> **DATA RECORDS**
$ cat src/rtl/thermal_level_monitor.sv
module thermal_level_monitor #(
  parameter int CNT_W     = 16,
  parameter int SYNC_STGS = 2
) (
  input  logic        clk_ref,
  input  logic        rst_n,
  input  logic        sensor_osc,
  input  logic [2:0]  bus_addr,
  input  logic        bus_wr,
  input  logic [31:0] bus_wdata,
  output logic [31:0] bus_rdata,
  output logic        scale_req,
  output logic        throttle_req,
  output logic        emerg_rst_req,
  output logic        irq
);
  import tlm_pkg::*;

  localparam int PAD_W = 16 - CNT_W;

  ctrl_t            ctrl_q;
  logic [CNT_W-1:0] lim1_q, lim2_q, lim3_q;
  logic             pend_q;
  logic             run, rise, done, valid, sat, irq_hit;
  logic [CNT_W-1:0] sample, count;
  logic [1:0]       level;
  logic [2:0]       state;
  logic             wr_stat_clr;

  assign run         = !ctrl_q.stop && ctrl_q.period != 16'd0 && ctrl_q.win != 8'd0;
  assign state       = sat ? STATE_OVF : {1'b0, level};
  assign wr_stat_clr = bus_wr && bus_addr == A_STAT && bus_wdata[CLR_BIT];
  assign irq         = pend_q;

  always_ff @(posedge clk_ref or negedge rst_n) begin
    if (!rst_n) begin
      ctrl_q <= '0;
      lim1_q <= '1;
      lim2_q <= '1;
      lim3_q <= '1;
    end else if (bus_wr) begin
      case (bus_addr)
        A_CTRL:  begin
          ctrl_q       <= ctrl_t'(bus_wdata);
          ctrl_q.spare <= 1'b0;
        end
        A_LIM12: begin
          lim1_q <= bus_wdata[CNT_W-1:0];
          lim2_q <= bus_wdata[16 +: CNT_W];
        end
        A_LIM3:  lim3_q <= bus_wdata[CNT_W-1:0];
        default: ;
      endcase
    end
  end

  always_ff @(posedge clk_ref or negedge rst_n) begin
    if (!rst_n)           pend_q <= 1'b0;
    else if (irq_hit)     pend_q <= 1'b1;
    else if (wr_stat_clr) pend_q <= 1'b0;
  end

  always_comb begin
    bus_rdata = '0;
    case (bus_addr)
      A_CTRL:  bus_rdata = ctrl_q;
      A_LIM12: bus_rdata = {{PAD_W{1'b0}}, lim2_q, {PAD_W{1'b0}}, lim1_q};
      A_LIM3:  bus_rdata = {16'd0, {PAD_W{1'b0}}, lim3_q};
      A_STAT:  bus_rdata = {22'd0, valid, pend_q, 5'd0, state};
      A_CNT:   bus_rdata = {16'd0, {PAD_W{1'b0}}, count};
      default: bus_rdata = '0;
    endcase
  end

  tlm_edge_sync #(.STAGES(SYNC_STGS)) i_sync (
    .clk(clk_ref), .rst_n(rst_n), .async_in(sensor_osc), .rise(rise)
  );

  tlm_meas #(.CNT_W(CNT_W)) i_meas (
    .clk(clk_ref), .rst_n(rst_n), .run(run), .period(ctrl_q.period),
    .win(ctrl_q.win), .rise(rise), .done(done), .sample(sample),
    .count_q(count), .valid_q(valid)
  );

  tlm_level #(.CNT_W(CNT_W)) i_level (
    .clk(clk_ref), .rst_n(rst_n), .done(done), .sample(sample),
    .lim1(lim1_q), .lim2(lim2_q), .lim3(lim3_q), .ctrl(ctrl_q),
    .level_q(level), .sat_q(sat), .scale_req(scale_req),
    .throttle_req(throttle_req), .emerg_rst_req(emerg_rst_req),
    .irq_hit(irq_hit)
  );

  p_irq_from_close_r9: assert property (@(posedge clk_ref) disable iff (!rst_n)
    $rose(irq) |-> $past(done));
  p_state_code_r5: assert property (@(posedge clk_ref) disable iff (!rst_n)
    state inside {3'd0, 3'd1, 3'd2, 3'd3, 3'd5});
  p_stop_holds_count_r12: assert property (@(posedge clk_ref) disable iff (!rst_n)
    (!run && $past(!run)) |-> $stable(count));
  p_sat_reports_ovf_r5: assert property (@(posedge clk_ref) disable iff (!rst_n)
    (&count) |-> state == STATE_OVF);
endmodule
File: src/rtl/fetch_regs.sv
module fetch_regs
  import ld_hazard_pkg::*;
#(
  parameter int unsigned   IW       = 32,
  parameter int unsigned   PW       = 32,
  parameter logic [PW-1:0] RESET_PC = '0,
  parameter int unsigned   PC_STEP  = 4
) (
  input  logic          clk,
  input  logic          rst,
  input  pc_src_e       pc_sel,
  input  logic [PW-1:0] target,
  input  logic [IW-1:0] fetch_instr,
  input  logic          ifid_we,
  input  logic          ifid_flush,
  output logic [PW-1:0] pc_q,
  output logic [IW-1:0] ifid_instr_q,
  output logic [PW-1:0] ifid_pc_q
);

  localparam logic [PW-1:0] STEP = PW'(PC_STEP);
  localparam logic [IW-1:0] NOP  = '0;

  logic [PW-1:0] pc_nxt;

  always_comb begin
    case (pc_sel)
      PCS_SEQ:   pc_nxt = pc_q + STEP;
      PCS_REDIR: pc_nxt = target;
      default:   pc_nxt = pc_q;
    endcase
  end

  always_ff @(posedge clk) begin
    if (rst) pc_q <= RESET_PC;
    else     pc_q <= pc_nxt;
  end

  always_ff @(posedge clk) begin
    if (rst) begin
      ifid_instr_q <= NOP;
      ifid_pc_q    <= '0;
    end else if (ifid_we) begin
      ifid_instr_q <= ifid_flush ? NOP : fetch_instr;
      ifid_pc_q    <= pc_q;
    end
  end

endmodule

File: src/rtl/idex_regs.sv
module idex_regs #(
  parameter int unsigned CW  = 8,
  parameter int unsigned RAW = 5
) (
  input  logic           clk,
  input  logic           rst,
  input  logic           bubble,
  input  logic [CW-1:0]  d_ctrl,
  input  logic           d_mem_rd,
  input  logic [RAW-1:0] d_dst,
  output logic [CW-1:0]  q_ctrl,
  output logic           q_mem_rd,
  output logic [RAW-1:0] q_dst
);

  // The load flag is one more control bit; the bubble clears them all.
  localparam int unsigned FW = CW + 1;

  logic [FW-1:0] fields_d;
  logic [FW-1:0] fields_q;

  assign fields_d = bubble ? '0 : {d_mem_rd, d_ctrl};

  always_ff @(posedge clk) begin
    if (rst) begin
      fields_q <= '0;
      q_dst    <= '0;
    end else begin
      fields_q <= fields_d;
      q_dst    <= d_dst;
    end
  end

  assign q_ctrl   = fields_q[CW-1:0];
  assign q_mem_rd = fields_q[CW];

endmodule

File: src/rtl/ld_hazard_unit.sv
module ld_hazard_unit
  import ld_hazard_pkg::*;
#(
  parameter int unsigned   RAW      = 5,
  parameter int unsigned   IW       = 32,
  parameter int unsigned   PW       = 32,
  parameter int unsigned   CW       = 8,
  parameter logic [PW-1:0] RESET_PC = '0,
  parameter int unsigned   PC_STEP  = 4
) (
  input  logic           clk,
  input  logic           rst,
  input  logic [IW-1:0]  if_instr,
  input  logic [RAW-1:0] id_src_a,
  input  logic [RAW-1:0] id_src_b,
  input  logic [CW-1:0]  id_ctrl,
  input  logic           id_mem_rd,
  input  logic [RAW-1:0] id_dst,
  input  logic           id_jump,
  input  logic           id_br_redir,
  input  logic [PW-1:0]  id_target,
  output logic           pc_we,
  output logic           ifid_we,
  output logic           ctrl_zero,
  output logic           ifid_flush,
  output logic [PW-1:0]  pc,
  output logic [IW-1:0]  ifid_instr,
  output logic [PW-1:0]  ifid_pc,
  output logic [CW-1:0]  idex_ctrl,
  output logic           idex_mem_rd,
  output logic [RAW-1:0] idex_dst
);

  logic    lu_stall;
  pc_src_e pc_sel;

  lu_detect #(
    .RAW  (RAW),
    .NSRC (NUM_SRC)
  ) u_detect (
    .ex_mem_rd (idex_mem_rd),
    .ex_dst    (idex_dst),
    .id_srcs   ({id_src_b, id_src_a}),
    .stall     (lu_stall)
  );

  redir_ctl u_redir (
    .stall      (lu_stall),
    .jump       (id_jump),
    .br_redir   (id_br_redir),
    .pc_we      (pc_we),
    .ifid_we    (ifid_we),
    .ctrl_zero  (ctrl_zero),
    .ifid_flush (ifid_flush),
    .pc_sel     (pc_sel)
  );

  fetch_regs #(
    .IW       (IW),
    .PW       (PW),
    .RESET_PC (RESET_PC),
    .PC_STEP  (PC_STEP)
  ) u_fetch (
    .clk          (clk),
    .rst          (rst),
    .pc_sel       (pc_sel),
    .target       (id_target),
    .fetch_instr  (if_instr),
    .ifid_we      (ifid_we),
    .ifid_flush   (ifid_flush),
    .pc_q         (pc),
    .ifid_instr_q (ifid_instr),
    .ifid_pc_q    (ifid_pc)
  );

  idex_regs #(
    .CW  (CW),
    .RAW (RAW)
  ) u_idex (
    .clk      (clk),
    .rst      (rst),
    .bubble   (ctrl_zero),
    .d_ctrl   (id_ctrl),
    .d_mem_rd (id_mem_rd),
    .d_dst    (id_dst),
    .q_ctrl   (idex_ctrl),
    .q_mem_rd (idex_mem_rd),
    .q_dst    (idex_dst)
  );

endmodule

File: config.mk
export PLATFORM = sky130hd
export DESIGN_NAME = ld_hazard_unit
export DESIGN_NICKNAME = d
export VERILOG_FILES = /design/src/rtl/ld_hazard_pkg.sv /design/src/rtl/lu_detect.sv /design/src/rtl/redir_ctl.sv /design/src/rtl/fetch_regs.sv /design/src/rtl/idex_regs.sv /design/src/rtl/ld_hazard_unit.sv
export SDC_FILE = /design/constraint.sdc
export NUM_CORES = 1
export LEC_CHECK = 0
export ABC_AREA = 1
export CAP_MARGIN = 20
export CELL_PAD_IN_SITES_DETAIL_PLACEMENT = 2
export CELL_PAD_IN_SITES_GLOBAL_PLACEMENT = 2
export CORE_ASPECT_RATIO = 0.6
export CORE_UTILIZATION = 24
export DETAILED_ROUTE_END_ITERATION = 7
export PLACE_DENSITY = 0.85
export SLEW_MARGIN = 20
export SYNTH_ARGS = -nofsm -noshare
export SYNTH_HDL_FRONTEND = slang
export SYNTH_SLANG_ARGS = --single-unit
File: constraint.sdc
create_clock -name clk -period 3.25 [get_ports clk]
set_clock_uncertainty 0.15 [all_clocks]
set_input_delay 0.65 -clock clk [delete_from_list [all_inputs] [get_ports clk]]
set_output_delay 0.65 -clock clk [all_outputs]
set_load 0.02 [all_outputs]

> **TASK GOAL**
Only lines with the word "bubble" are needed. Copy them from the preceding records.

> **WRITTEN SOLUTION**
  input  logic           bubble,
  // The load flag is one more control bit; the bubble clears them all.
  assign fields_d = bubble ? '0 : {d_mem_rd, d_ctrl};
    .bubble   (ctrl_zero),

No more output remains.